Mind you even if you make it this far there are people out there that don't have a great grasp on linux or windows PE environments. This means that potentially after you have jumped through the hoops, created your drive and booted it. You still have a hard time using the tooling!

The final straw for me generally is I still cant do what I want easily. While possible, others aren't going to have a simple time. Even further if I want to use a specific tool in say the Windows SE environments those environments have serious hardware level restrictions making it difficult to say stress test outside your OS and get temps.

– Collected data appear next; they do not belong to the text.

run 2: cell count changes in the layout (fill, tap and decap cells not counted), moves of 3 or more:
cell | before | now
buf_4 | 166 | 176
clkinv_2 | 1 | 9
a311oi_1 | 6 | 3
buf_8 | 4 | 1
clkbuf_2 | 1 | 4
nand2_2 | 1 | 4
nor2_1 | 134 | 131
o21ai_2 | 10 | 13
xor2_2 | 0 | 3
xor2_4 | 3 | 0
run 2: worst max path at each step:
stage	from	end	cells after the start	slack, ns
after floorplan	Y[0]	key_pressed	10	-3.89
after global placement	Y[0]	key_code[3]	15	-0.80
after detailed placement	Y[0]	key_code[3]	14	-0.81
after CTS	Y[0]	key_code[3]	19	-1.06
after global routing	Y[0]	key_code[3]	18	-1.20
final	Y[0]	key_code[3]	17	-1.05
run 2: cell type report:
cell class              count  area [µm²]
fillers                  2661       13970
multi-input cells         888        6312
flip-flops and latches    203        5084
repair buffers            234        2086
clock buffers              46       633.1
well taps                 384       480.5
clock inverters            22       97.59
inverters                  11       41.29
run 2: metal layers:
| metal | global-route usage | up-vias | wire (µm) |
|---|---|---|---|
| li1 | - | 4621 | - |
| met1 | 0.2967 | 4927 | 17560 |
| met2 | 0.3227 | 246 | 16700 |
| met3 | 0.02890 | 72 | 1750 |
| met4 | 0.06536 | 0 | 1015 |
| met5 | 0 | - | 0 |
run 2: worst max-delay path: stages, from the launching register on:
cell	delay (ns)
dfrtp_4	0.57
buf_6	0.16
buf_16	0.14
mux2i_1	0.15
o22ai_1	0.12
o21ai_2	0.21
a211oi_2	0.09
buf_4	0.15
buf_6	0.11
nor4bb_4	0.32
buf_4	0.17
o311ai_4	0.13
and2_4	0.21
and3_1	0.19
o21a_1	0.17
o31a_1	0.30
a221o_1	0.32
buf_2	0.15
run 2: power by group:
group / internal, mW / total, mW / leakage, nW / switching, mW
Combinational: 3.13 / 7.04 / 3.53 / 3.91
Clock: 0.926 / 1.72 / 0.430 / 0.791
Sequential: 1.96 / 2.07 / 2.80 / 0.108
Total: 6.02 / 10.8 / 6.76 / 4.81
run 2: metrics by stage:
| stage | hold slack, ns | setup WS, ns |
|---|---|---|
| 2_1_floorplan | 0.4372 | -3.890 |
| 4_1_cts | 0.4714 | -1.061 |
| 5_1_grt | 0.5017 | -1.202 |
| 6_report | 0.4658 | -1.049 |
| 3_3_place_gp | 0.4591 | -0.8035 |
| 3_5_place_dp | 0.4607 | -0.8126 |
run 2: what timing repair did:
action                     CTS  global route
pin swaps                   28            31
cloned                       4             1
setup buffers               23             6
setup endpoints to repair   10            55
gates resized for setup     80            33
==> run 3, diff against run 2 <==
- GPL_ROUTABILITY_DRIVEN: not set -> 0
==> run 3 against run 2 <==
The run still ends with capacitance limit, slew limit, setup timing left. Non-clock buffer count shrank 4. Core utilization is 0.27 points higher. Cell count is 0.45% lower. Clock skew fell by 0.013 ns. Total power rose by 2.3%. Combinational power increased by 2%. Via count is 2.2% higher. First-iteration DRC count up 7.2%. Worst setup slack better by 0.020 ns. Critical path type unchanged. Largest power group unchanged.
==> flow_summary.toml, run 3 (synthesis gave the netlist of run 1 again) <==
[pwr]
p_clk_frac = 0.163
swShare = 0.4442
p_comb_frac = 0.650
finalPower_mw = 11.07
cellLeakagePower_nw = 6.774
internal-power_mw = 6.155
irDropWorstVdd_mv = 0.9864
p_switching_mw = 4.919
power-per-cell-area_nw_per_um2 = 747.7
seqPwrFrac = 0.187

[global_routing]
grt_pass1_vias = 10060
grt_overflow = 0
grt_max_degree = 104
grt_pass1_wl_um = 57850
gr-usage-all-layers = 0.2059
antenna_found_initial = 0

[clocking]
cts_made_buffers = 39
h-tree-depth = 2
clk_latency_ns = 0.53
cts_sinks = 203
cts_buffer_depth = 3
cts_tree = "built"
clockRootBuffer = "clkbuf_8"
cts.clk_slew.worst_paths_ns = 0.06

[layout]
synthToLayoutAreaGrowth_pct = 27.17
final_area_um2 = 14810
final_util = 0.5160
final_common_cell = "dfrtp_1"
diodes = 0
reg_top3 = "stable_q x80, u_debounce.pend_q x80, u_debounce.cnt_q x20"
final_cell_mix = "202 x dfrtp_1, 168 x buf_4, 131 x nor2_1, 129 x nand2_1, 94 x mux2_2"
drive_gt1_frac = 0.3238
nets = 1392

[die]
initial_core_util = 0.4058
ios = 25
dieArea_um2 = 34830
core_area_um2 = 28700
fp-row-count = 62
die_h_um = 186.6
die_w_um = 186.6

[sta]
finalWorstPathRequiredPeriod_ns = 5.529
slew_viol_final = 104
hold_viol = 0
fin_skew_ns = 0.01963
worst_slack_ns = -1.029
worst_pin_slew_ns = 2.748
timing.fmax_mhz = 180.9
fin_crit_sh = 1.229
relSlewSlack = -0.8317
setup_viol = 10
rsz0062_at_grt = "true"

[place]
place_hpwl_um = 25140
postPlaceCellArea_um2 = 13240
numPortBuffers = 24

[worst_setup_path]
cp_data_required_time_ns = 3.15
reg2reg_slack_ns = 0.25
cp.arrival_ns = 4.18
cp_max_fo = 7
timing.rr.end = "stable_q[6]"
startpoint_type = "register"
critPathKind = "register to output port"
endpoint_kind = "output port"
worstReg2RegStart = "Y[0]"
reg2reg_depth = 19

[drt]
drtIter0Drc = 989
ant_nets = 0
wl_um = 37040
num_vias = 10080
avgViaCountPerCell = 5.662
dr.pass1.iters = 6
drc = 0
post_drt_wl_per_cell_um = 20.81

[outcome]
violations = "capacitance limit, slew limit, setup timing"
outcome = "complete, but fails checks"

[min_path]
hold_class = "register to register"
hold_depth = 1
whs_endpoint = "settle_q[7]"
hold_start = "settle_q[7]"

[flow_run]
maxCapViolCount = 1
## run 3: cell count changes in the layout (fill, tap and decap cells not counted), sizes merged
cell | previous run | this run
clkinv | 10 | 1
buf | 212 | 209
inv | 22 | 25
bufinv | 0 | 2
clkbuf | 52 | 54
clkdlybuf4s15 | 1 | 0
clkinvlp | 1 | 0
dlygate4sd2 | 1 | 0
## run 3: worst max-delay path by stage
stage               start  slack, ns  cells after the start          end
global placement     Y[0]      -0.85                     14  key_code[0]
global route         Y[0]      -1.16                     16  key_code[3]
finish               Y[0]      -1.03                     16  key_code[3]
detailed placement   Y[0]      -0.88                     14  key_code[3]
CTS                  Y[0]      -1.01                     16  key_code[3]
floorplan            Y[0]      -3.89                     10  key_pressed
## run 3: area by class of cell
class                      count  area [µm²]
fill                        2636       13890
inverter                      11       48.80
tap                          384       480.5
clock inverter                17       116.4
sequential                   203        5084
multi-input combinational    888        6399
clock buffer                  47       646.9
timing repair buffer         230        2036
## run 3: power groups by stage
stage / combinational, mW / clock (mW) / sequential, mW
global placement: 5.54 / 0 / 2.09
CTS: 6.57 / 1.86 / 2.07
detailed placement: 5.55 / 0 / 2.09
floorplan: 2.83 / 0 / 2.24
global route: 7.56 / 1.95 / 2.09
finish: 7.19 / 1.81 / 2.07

I started to think to myself what did I want in a diagnostic drive? What kind of things was I after? A few things came to mind.

I wanted it to be simple
I wanted it to speak to my hardware
I wanted good compatibility
I wanted to take it with me
I crunched this for about a week. I then came to a conclusion. What I wanted was windows and I wanted it tuned to my tastes and portable. This lead me to *Windows2Go* a function provided to windows Pro Users and up that allows you to create a portable windows environment using education or enterprise ISO/WIM images. These environments allow you to boot off of W2G certified USB drives (basically SSDs on a stick) and take your OS with you. Functionally this sounded like what I wanted. After a lot of trial and error over months of time I came up with a system that got me what I wanted. Granted there are plenty of other ways to go about making the drive, but I wanted to stable. I initially and over time ran into a lot of failures but settled on a technique that worked for the best.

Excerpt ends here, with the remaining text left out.